Unnamed: 0,Data size,Training MSE,Validation MSE
X and y,"(768, 8)",8.012691,10.366349
First two columns of X and y,"(768, 2)",53.60043,46.410426
X_small and y_small,"(7, 8)",2.145702e-29,69.977449


### 3.4 Questions
1. What is the validation MSE using all data? What is the difference between training and validation MSE?
1. How does the validation MSE and difference between training and validation change when only two columns are used? Provide values.
1. How does the validation MSE and difference between training and validation change when only 1% of the rows are used? Provide values.

*YOUR ANSWERS HERE*
1. The validation MSE with all the data is 10.366349. The training MSE is the MSE of the model when it is trained on the training data. It measures the error between the predicted outputs and the actual outputs of the model for the training data. The goal is to have a low training MSE, indicating that the model has learned the relationships in the training data well. However, the validation MSE is the MSE of the model when it is evaluated on the validation data. It measures the error between the predicted outputs and the actual outputs of the model for the validation data. The validation data is a separate set of data that the model has not seen during training, and is used to evaluate the model's ability to generalize to new, unseen data.

2. When only the first 2 columns are used, the training MSE and the validation MSE both increase.
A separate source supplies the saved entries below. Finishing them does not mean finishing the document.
**src/rts_map.svh**
```systemverilog
// register offsets, field positions, reset values and timing counts of the rt status block
`ifndef RTS_MAP_SVH
`define RTS_MAP_SVH

// ==========================================================
// host register offsets
`define RTS_ADDR_W 5
`define RTS_OFF_STATUS 5'h07
`define RTS_OFF_TICK 5'h08
`define RTS_OFF_ILOG 5'h09
`define RTS_OFF_MIWA 5'h0a

// ==========================================================
// status word flag register fields
`define RTS_STAT_TF 0
`define RTS_STAT_UNUSED 1
`define RTS_STAT_SSF 2
`define RTS_STAT_BUSY 3
`define RTS_STAT_SVCREQ 8
`define RTS_STAT_INST 9
`define RTS_STAT_TXCLR 15
`define RTS_STAT_WMASK 16'h830d
`define RTS_STAT_RESET 16'h0000

// ==========================================================
// interrupt log pointer and count
`define RTS_ILOG_RESET 16'h0040
`define RTS_ILOG_BASE 8'h40
`define RTS_ILOG_LAST 8'h5e
`define RTS_ILOG_STEP 8'h02
`define RTS_ILOG_CNT_MAX 8'hff
`define RTS_ILOG_HW_SRC 16'h0000

// ==========================================================
// tick rate selection and timing
`define RTS_TSEL_EXT 3'h6
`define RTS_TSEL_OFF 3'h7
`define RTS_TICK_BASE_US 2
`define RTS_CLK_MHZ 100
`define RTS_MIW_DELAY_US 5
`define RTS_MIW_DELAY_CYC (`RTS_MIW_DELAY_US * `RTS_CLK_MHZ)
`define RTS_MIWA_RESET 16'h0000
`define RTS_TICK_RESET 16'h0000

`endif

```
**src/rts_pkg.sv**
```systemverilog
// types shared by the rt status block
package rts_pkg;
    typedef logic [15:0] rts_word_type;
    typedef enum logic [0:0] {LOG_IDLE, LOG_SRC} rts_log_state_type;
endpackage

```
**src/rts_tick_gen.sv**
```systemverilog
// time-tag tick generator: programmable internal period or synchronised external clock
`include "rts_map.svh"
module rts_tick_gen import rts_pkg::*; #(
    parameter int CYC_PER_US = `RTS_CLK_MHZ
) (
    input wire logic clk,
    input wire logic rst_n,
    input wire logic restart,
    input wire logic [2:0] tick_rate_select,
    input wire logic ext_tick_pin,
    output logic tick
);
    logic [15:0] div_reg, div_next;
    logic [2:0] ext_reg, ext_next;
    logic tick_reg, tick_next;

    // cycles per tick minus one: 2, 4, ... 64 us
    function automatic logic [15:0] period_last(input logic [2:0] sel);
        period_last = 16'(((`RTS_TICK_BASE_US << sel) * CYC_PER_US) - 1);
    endfunction

    always_comb begin
        ext_next = {ext_reg[1:0], ext_tick_pin};
        div_next = div_reg + 16'h0001;
        tick_next = 1'b0;
        if (restart || tick_rate_select >= `RTS_TSEL_EXT) begin
            div_next = 16'h0000;
        end else if (div_reg >= period_last(tick_rate_select)) begin
            div_next = 16'h0000;
            tick_next = 1'b1;
        end
        // edge seen only on the second and third stage, never the first
        if (tick_rate_select == `RTS_TSEL_EXT) begin
            tick_next = ext_reg[1] && !ext_reg[2];
        end
    end

    always_ff @(posedge clk or negedge rst_n) begin
        if (!rst_n) begin
            div_reg <= 16'h0000;
            ext_reg <= 3'h0;
            tick_reg <= 1'b0;
        end else begin
            div_reg <= div_next;
            ext_reg <= ext_next;
            tick_reg <= tick_next;
        end
    end

    assign tick = tick_reg;
endmodule

```
**src/rts_status_regs.sv**
```systemverilog
// rt status registers: status flags, time-tag counter, interrupt log pointer, miw address
// ==========================================================
// Overview of operation
// - subsystem status set by register or pin
// - vector mode command clears subsystem bit unless clear option set
// - bit 0 write sets terminal flag
// - bit 1 unused, reads zero
// - both resets clear subsystem and terminal bits
// - time-tag read only, free running, resets clear
// - tick period 2 to 64 us or external
// - sync without data zeroes time-tag
// - host clear bit zeroes time-tag
// - options 11 load sync data always
// - load done before status transmission
// - options 00 no load, status still sent
// - options 01/10 load on data bit 0
// - log register reads 0x0040 after master reset
// - pointer bits even, 0x40 to 0x5e
// - count saturates 255, cleared by host read
// - sixteen entries, two words each, ring
// - source word descriptor address or zero
// - pointer wraps after 0x5e to 0x40
// - miw address cleared only by master reset
// - miw address updates 500 cycles after active, 5 us at 100 MHz
// - flags persist unless transmit once set
`include "rts_map.svh"
module rts_status_regs import rts_pkg::*; #(
    parameter int CYC_PER_US = `RTS_CLK_MHZ
) (
    input wire logic clk,
    input wire logic rst_n,
    input wire logic soft_reset,
    input wire logic host_cs,
    input wire logic host_wr,
    input wire logic host_rd,
    input wire logic [`RTS_ADDR_W-1:0] host_addr,
    input wire logic [15:0] host_wdata,
    output logic [15:0] host_rdata,
    input wire logic subsystem_flag_pin,
    input wire logic vector_clear_option,
    input wire logic sync_load_option_lo,
    input wire logic sync_load_option_hi,
    input wire logic [2:0] tick_rate_select,
    input wire logic tick_count_clear,
    input wire logic ext_tick_pin,
    input wire logic transmit_vector_mode_cmd,
    input wire logic sync_no_data_mode_cmd,
    input wire logic sync_with_data_mode_cmd,
    input wire logic [15:0] sync_data_word,
    input wire logic status_sent,
    input wire logic irq_event,
    input wire logic irq_from_msg,
    input wire logic [15:0] irq_ident_word,
    input wire logic [15:0] irq_ctrl_addr,
    output logic irq_log_ready,
    output logic log_wr_en,
    output logic [7:0] log_wr_addr,
    output logic [15:0] log_wr_data,
    input wire logic active_rise,
    input wire logic [15:0] msg_info_addr,
    output logic [15:0] status_flags_out
);
    localparam logic [9:0] MIW_DELAY = 10'(`RTS_MIW_DELAY_CYC);

    // ==========================================================
    // decode and pin synchroniser
    function automatic logic hit(input logic [`RTS_ADDR_W-1:0] a, input logic [`RTS_ADDR_W-1:0] off);
        hit = host_cs && (a == off);
    endfunction

    function automatic logic sync_load_ok(input logic hi, input logic lo, input logic d0);
        case ({hi, lo})
            2'b11: sync_load_ok = 1'b1;
            2'b01: sync_load_ok = !d0;
            2'b10: sync_load_ok = d0;
            default: sync_load_ok = 1'b0;
        endcase
    endfunction

    logic wr_stat, rd_ilog;
    logic [1:0] ssf_sync_reg, ssf_sync_next;
    logic tick;

    assign wr_stat = host_wr && hit(host_addr, `RTS_OFF_STATUS);
    assign rd_ilog = host_rd && hit(host_addr, `RTS_OFF_ILOG);
    assign ssf_sync_next = {ssf_sync_reg[0], subsystem_flag_pin};

    // ==========================================================
    // status word flag register
    rts_word_type stat_reg, stat_next, flags_reg, flags_next;

    always_comb begin
        stat_next = stat_reg;
        // one-shot flags drop after they have gone out once
        if (status_sent && stat_reg[`RTS_STAT_TXCLR]) begin
            stat_next = `RTS_STAT_RESET;
        end
        if (transmit_vector_mode_cmd && !vector_clear_option) begin
            stat_next[`RTS_STAT_SSF] = 1'b0;
        end
        if (wr_stat) begin
            stat_next = host_wdata & `RTS_STAT_WMASK;
        end
        if (soft_reset) begin
            stat_next = `RTS_STAT_RESET;
        end
        flags_next = stat_next;
        flags_next[`RTS_STAT_SSF] = stat_next[`RTS_STAT_SSF] | ssf_sync_reg[1];
        flags_next[`RTS_STAT_TXCLR] = 1'b0;
    end

    // ==========================================================
    // time-tag counter
    rts_word_type tt_reg, tt_next;
    logic sync_load;

    assign sync_load = sync_with_data_mode_cmd
        && sync_load_ok(sync_load_option_hi, sync_load_option_lo, sync_data_word[0]);

    rts_tick_gen #(
        .CYC_PER_US(CYC_PER_US)
    ) u_tick (
        .clk(clk),
        .rst_n(rst_n),
        .restart(soft_reset),
        .tick_rate_select(tick_rate_select),
        .ext_tick_pin(ext_tick_pin),
        .tick(tick)
    );

    always_comb begin
        tt_next = tt_reg;
        if (tick) begin
            tt_next = tt_reg + 16'h0001;
        end
        // options 00: the engine still answers, the host does the sync work
        if (sync_load) begin
            tt_next = sync_data_word;
        end
        if (sync_no_data_mode_cmd) begin
            tt_next = `RTS_TICK_RESET;
        end
        if (tick_count_clear || soft_reset) begin
            tt_next = `RTS_TICK_RESET;
        end
    end

    // ==========================================================
    // interrupt log pointer, count and ring writes
    rts_log_state_type log_state_reg, log_state_next;
    logic [7:0] ptr_reg, ptr_next, cnt_reg, cnt_next;
    rts_word_type src_reg, src_next;
    logic lwe_next;
    logic [7:0] lwa_next;
    rts_word_type lwd_next;
    logic log_take;

    assign log_take = irq_event && (log_state_reg == LOG_IDLE);

    always_comb begin
        log_state_next = log_state_reg;
        ptr_next = ptr_reg;
        src_next = src_reg;
        lwe_next = 1'b0;
        lwa_next = log_wr_addr;
        lwd_next = log_wr_data;
        // a read clears the count, but a logged event in the same cycle still counts
        cnt_next = rd_ilog ? 8'h00 : cnt_reg;
        if (log_take && cnt_next != `RTS_ILOG_CNT_MAX) begin
            cnt_next = cnt_next + 8'h01;
        end
        case (log_state_reg)
            LOG_IDLE: begin
                if (irq_event) begin
                    lwe_next = 1'b1;
                    lwa_next = ptr_reg;
                    lwd_next = irq_ident_word;
                    src_next = irq_from_msg ? irq_ctrl_addr : `RTS_ILOG_HW_SRC;
                    log_state_next = LOG_SRC;
                end
            end
            LOG_SRC: begin
                lwe_next = 1'b1;
                lwa_next = ptr_reg | 8'h01;
                lwd_next = src_reg;
                ptr_next = (ptr_reg == `RTS_ILOG_LAST) ? `RTS_ILOG_BASE
                                                       : ptr_reg + `RTS_ILOG_STEP;
                log_state_next = LOG_IDLE;
            end
            default: begin
                log_state_next = LOG_IDLE;
            end
        endcase
    end

    // ==========================================================
    // current message information word address
    rts_word_type miwa_reg, miwa_next;
    logic [9:0] miw_cnt_reg, miw_cnt_next;

    always_comb begin
        miwa_next = miwa_reg;
        miw_cnt_next = miw_cnt_reg;
        if (active_rise) begin
            miw_cnt_next = MIW_DELAY;
        end else if (miw_cnt_reg != 10'h000) begin
            miw_cnt_next = miw_cnt_reg - 10'h001;
            if (miw_cnt_reg == 10'h001) begin
                miwa_next = msg_info_addr;
            end
        end
    end

    // ==========================================================
    // host read data
    rts_word_type rdata_next;

    always_comb begin
        rdata_next = host_rdata;
        if (host_rd && host_cs) begin
            case (host_addr)
                `RTS_OFF_STATUS: rdata_next = stat_reg;
                `RTS_OFF_TICK: rdata_next = tt_reg;
                `RTS_OFF_ILOG: rdata_next = {cnt_reg, ptr_reg};
                `RTS_OFF_MIWA: rdata_next = miwa_reg;
                default: rdata_next = 16'h0000;
            endcase
        end
    end

    // ==========================================================
    // registers: master reset only, soft reset acts through the next values
    always_ff @(posedge clk or negedge rst_n) begin
        if (!rst_n) begin
            ssf_sync_reg <= 2'h0;
            stat_reg <= `RTS_STAT_RESET;
            flags_reg <= `RTS_STAT_RESET;
            tt_reg <= `RTS_TICK_RESET;
            log_state_reg <= LOG_IDLE;
            ptr_reg <= 8'(`RTS_ILOG_RESET);
            cnt_reg <= 8'h00;
            src_reg <= 16'h0000;
            log_wr_en <= 1'b0;
            log_wr_addr <= 8'h00;
            log_wr_data <= 16'h0000;
            miwa_reg <= `RTS_MIWA_RESET;
            miw_cnt_reg <= 10'h000;
            host_rdata <= 16'h0000;
        end else begin
            ssf_sync_reg <= ssf_sync_next;
            stat_reg <= stat_next;
            flags_reg <= flags_next;
            tt_reg <= tt_next;
            log_state_reg <= log_state_next;
            ptr_reg <= ptr_next;
            cnt_reg <= cnt_next;
            src_reg <= src_next;
            log_wr_en <= lwe_next;
            log_wr_addr <= lwa_next;
            log_wr_data <= lwd_next;
            miwa_reg <= miwa_next;
            miw_cnt_reg <= miw_cnt_next;
            host_rdata <= rdata_next;
        end
    end

    assign status_flags_out = flags_reg;
    assign irq_log_ready = (log_state_reg == LOG_IDLE);
endmodule

```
The training MSE increases to the value of 5.360043e+01, while the validation MSE increases to the value of 46.410426. Since both the training MSE and validation MSE have increased to higher values, it may indicate underfitting, meaning that the model is not complex enough to learn the relationships in the data.

3. When only 1% of the rows are used, the training MSE heavily decreases the the value of 2.145702e-29, while the validation MSE increases to the value of 69.977449. Since the training MSE is low and the validation MSE is high, it may indicate overfitting. This means that the model is too closely fitted to the training data and is not able to generalize well to new data.





## 4. Observations/Interpretation

Describe any pattern you see in the results. Relate your findings to what we discussed during lectures. Include data to justify your findings.


*ADD YOUR FINDINGS HERE*

When the model employs all available data for training, both the training and validation accuracy are high with minimal variance, leading to low mean squared errors; as justified in the results dataframes above. By contrast, using only the first two columns of data will result in a decrease in training and validation accuracy, and a rise in mean squared errors, resulting in an underfitting model pattern with a high bias. Finally, when only a small fraction of the data (1%) is used for training, the training accuracy increases and the validation accuracy decreases, reflecting a decrease in training MSE and an increase in validation MSE. This is a clear pattern of overfitting with high variance, as the model becomes too closely tied to the training data and struggles to generalize to new data due to the lack of samples to train the model effectively (not complex enough).


## 5. Reflection
Include a sentence or two about:
- what you liked or disliked,
- found interesting, confusing, challangeing, motivating
while working on this assignment.


*ADD YOUR THOUGHTS HERE*

1. I liked being able to finally build and create models of my own using scikit-learn and seeing how the model behaves with a different variety of training data. This exercise was able to help me dive deeper into gaining knowledge on machine learning which I also thoroughly enjoyed.

2. Machine learning can be applied to a variety of tasks, such as categorizing items into different classes or estimating numerical values, through classification and regression models. What makes this area of study interesting is the range of techniques and models available to choose from, each with their own strengths and weaknesses, which was confusing to me at first when I had no prior experiences with these models. This subject can also be challenging because it involves many mathematical concepts and requires a good understanding of statistics and linear algebra. However, once these concepts are understood, the ability to build models that can make predictions accurately is a very motivating experience.